(Dataset extract Opens)

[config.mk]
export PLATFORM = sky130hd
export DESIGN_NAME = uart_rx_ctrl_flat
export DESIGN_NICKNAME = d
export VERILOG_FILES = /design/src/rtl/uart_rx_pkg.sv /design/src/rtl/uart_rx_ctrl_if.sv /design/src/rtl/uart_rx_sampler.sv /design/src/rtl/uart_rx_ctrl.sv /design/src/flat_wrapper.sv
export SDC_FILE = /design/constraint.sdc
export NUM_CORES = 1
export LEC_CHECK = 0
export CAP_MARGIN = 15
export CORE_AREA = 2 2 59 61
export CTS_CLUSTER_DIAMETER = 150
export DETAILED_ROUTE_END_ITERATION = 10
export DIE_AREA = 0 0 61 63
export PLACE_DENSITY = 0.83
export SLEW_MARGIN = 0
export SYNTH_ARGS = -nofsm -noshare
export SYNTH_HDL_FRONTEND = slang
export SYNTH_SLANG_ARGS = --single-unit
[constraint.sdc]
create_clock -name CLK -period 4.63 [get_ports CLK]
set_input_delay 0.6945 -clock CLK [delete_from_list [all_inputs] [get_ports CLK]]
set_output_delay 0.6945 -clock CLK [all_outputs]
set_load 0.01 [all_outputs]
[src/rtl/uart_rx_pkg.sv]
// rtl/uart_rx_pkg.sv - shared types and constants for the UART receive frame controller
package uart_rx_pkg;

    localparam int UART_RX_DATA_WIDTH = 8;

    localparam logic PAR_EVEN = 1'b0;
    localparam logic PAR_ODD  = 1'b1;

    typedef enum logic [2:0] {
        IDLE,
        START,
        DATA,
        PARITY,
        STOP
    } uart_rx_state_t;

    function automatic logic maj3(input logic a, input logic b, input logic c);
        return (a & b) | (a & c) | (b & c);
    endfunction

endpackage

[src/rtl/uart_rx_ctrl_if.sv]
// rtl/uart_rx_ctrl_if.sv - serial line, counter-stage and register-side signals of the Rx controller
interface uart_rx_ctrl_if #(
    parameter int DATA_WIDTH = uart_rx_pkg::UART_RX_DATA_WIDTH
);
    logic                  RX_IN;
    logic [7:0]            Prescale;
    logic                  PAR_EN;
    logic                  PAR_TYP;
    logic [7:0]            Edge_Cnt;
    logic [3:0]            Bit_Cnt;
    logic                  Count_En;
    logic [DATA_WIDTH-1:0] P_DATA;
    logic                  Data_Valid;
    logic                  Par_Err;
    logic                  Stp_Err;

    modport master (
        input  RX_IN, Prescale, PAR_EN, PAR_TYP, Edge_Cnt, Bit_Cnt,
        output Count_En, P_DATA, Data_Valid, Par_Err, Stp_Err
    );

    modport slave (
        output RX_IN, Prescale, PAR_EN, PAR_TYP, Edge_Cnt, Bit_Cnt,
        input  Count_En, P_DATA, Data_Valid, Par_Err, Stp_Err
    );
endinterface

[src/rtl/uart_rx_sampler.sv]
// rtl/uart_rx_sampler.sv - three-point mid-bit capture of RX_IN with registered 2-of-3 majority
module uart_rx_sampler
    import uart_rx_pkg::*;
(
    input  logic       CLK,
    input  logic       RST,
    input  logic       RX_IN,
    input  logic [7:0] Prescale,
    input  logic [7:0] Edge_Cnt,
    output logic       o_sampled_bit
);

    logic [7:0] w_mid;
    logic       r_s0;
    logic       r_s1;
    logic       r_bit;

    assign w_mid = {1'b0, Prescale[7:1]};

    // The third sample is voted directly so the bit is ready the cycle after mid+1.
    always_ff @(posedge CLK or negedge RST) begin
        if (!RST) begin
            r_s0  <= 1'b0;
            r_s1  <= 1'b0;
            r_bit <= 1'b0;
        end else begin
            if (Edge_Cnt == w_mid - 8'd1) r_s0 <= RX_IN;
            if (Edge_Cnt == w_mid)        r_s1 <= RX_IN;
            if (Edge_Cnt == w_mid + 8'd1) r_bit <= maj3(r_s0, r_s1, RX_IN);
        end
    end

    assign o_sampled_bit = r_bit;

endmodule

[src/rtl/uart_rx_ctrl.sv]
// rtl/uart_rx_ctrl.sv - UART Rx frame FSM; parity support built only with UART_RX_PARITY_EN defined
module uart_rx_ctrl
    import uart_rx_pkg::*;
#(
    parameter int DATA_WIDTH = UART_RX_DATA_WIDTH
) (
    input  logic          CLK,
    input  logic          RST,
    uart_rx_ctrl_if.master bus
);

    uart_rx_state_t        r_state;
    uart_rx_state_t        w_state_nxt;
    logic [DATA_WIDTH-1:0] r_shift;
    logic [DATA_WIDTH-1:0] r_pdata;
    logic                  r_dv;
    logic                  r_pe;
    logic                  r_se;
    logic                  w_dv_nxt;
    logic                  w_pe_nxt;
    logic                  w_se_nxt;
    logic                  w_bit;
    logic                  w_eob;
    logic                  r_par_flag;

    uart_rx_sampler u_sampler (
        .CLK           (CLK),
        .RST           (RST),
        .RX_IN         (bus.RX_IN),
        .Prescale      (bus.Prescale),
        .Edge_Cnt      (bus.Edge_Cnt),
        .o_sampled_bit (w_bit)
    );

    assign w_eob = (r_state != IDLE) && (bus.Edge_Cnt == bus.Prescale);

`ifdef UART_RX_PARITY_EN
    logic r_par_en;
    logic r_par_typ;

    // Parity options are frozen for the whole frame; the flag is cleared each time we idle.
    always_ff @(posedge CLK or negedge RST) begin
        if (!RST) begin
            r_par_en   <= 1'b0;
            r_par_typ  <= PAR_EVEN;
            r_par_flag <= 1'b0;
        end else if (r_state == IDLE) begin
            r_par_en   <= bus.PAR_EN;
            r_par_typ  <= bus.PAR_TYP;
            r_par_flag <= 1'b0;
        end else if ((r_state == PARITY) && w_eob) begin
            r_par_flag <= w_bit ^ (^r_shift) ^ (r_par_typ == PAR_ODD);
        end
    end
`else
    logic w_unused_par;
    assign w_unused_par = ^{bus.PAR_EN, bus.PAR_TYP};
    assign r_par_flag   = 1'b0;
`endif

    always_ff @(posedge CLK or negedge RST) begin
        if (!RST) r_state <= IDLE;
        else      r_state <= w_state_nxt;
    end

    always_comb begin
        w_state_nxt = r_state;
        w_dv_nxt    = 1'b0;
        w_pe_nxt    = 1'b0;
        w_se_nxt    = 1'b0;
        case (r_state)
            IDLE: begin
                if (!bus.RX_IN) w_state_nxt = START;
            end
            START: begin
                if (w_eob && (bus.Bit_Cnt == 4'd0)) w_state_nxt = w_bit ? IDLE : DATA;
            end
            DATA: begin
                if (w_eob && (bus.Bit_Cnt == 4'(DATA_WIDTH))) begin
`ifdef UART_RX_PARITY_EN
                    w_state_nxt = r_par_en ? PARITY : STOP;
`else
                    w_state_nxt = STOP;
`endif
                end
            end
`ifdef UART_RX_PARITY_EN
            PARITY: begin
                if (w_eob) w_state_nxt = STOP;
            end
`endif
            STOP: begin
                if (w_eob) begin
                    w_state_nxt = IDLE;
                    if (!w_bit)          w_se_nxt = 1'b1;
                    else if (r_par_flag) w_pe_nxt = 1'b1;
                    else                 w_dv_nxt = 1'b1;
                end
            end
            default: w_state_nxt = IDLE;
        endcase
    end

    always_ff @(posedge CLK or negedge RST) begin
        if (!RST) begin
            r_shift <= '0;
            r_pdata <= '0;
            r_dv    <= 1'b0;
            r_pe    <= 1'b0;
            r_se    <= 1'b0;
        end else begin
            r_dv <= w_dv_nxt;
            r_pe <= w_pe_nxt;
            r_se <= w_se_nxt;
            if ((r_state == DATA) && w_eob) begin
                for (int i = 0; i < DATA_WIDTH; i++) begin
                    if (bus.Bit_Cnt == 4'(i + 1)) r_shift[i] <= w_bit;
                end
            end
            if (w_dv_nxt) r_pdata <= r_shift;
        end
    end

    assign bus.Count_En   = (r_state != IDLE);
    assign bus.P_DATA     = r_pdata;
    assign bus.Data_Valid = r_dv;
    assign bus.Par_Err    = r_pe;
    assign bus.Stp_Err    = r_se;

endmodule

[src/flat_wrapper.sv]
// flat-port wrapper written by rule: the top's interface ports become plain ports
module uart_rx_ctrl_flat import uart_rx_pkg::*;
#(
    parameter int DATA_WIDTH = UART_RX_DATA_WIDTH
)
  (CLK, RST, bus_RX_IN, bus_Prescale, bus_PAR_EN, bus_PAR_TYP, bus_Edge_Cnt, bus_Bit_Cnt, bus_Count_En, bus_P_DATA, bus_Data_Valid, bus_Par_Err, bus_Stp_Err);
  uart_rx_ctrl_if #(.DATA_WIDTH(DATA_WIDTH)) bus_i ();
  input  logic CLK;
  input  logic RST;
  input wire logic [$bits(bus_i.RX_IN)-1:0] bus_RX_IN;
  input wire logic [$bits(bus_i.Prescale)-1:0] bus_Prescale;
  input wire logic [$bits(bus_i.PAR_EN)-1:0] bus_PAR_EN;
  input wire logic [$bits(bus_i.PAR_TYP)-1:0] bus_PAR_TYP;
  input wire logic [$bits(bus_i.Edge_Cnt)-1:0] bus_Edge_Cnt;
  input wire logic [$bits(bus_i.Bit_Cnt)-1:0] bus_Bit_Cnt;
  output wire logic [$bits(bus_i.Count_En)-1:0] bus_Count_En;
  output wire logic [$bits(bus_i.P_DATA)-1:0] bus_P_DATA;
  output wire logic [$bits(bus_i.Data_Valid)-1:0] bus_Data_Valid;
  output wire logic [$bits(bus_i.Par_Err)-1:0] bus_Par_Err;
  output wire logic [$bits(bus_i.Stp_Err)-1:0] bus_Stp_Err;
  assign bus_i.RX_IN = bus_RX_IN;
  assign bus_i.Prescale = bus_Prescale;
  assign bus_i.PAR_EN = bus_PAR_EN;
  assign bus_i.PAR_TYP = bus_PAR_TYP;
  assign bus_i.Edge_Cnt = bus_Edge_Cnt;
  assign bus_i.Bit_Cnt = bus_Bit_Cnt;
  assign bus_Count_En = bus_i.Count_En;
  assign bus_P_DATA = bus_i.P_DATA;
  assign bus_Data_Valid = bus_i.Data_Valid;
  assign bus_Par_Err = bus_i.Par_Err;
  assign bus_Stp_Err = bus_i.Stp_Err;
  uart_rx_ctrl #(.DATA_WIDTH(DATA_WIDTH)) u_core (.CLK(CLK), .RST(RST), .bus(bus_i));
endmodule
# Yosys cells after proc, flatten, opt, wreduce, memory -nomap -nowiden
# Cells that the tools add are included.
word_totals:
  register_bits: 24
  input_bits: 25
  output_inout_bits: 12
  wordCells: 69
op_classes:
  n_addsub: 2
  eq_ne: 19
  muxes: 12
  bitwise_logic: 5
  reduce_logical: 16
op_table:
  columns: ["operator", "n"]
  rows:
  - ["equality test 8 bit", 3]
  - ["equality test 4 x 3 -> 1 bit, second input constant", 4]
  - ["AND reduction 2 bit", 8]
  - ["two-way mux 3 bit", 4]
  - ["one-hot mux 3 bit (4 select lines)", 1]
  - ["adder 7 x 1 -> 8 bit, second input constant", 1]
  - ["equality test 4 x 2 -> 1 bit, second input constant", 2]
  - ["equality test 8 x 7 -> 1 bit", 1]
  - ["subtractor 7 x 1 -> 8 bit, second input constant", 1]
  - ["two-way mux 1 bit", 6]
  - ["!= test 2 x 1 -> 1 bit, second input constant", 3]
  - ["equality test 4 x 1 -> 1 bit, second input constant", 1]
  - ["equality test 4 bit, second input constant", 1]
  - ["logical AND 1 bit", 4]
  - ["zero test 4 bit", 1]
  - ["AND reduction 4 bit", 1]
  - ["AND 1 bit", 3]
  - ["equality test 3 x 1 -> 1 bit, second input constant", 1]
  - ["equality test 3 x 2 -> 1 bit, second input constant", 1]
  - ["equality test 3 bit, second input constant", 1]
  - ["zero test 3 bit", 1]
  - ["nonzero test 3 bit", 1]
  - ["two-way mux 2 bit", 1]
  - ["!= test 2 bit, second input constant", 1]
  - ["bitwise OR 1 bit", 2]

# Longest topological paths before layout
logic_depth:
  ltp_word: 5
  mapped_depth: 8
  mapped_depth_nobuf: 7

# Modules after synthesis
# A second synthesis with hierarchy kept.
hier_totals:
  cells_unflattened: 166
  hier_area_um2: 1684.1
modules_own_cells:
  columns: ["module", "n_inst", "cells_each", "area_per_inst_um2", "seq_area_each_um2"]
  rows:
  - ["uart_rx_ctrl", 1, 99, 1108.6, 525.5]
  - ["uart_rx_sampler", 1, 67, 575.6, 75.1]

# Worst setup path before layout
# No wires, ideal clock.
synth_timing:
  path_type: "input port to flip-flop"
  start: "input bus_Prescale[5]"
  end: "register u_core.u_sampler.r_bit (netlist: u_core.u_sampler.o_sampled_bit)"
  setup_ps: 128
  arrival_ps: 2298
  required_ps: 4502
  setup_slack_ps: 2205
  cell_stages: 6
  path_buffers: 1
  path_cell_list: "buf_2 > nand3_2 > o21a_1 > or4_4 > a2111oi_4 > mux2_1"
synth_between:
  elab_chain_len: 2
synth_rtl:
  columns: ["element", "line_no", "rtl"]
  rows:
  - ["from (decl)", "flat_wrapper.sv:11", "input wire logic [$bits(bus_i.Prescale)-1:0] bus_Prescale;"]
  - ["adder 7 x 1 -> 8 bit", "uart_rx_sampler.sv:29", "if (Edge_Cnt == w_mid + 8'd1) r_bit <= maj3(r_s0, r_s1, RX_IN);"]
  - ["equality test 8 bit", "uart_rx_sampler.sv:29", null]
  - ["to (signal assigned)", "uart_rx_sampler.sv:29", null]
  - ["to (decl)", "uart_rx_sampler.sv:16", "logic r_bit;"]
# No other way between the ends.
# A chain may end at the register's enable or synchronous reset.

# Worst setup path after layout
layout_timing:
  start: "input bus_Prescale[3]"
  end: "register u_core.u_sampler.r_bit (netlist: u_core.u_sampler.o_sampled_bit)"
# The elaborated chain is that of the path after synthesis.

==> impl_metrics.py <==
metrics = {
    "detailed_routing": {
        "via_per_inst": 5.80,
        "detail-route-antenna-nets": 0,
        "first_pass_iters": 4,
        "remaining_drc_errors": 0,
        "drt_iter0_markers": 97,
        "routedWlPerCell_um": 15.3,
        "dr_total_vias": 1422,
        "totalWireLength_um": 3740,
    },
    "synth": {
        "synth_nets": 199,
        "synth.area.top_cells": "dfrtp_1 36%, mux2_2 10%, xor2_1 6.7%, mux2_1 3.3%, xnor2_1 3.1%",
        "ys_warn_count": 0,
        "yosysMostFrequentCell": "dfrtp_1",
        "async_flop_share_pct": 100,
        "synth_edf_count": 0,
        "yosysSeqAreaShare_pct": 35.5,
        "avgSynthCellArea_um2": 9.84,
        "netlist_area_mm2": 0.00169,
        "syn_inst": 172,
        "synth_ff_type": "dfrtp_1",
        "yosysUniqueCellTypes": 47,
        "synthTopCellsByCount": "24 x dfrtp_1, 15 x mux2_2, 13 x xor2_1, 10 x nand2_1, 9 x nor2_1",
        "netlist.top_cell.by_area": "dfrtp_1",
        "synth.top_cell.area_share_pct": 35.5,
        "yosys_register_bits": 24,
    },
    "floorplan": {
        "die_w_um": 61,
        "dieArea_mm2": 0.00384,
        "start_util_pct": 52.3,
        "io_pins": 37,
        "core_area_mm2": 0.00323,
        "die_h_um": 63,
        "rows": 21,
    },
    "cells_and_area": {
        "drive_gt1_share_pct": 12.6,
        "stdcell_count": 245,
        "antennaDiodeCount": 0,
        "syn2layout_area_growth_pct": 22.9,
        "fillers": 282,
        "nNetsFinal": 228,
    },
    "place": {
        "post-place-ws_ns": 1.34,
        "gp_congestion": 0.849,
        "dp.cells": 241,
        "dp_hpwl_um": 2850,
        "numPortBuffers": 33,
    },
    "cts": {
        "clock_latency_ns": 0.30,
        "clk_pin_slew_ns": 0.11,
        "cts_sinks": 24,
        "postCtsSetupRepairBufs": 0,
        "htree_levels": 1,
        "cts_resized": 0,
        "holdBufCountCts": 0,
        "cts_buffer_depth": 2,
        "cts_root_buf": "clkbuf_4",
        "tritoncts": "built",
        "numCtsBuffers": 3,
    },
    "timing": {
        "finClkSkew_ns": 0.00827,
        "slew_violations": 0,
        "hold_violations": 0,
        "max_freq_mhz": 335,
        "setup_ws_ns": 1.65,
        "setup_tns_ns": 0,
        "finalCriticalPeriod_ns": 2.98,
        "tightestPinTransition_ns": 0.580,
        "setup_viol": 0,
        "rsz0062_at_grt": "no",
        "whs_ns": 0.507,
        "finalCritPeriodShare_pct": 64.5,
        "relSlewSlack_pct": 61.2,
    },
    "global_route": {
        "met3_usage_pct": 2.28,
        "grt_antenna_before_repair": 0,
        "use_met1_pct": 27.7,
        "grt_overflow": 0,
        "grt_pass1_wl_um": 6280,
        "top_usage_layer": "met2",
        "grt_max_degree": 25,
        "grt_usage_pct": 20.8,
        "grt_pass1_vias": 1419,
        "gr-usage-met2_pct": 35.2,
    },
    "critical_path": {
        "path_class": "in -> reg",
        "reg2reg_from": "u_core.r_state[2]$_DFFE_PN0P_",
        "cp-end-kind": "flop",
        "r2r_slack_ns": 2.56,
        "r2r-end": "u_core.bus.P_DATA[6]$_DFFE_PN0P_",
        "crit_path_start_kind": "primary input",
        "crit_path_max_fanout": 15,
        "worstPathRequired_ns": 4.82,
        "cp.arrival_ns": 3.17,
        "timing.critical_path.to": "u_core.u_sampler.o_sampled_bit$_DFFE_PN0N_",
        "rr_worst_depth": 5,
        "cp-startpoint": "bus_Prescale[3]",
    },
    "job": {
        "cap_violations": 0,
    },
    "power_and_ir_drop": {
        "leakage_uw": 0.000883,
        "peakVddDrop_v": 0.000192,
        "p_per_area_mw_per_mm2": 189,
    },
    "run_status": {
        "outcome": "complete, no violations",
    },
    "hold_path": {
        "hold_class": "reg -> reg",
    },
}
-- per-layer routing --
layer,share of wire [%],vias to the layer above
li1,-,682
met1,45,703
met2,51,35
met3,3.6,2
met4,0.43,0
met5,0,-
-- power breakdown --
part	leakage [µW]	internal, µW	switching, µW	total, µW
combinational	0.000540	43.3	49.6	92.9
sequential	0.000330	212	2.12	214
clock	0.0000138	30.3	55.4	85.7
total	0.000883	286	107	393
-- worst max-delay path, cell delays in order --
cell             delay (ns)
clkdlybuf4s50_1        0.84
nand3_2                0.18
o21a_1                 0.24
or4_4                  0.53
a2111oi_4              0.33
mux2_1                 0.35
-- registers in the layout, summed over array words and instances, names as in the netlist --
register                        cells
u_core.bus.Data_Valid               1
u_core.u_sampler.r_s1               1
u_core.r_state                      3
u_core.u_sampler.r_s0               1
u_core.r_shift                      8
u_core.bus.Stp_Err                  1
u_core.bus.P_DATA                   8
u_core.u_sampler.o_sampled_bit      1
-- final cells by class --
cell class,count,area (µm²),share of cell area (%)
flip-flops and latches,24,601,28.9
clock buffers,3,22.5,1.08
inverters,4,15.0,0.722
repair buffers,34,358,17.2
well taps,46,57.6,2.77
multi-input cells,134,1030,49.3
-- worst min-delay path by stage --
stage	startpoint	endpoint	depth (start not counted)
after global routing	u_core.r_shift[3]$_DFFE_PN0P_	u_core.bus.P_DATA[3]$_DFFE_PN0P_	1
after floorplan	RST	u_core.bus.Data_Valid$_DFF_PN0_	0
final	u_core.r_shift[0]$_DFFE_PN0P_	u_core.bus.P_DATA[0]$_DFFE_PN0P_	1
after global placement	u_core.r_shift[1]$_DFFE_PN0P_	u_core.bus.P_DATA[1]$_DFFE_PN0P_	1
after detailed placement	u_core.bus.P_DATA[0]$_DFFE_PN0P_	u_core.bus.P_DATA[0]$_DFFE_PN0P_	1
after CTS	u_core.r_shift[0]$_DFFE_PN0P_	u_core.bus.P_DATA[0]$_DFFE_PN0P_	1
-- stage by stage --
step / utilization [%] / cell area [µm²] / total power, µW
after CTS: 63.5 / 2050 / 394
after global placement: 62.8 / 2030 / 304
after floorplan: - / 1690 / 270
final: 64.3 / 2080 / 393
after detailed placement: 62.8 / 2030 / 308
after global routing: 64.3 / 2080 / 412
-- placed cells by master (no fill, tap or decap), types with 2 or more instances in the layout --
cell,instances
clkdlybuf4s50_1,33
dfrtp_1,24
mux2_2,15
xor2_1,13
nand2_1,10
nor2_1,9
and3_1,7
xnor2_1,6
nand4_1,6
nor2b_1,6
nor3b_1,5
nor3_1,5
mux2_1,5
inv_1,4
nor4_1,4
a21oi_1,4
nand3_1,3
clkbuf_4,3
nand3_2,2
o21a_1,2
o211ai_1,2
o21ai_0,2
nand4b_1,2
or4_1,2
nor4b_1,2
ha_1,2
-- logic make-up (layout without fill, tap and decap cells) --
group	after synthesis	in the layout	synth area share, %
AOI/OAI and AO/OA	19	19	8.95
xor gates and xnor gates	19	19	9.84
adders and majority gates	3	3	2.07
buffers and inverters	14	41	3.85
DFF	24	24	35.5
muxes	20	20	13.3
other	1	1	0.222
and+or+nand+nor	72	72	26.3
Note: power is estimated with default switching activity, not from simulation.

(Dataset extract Closes)

Problem>
Word for word, reproduce the listing above from its start up to and including the line that has "set_input_delay 0.6945 -clock". Give only those lines.

Answer to this problem>
[config.mk]
export PLATFORM = sky130hd
export DESIGN_NAME = uart_rx_ctrl_flat
export DESIGN_NICKNAME = d
export VERILOG_FILES = /design/src/rtl/uart_rx_pkg.sv /design/src/rtl/uart_rx_ctrl_if.sv /design/src/rtl/uart_rx_sampler.sv /design/src/rtl/uart_rx_ctrl.sv /design/src/flat_wrapper.sv
export SDC_FILE = /design/constraint.sdc
export NUM_CORES = 1
export LEC_CHECK = 0
export CAP_MARGIN = 15
export CORE_AREA = 2 2 59 61
export CTS_CLUSTER_DIAMETER = 150
export DETAILED_ROUTE_END_ITERATION = 10
export DIE_AREA = 0 0 61 63
export PLACE_DENSITY = 0.83
export SLEW_MARGIN = 0
export SYNTH_ARGS = -nofsm -noshare
export SYNTH_HDL_FRONTEND = slang
export SYNTH_SLANG_ARGS = --single-unit
[constraint.sdc]
create_clock -name CLK -period 4.63 [get_ports CLK]
set_input_delay 0.6945 -clock CLK [delete_from_list [all_inputs] [get_ports CLK]]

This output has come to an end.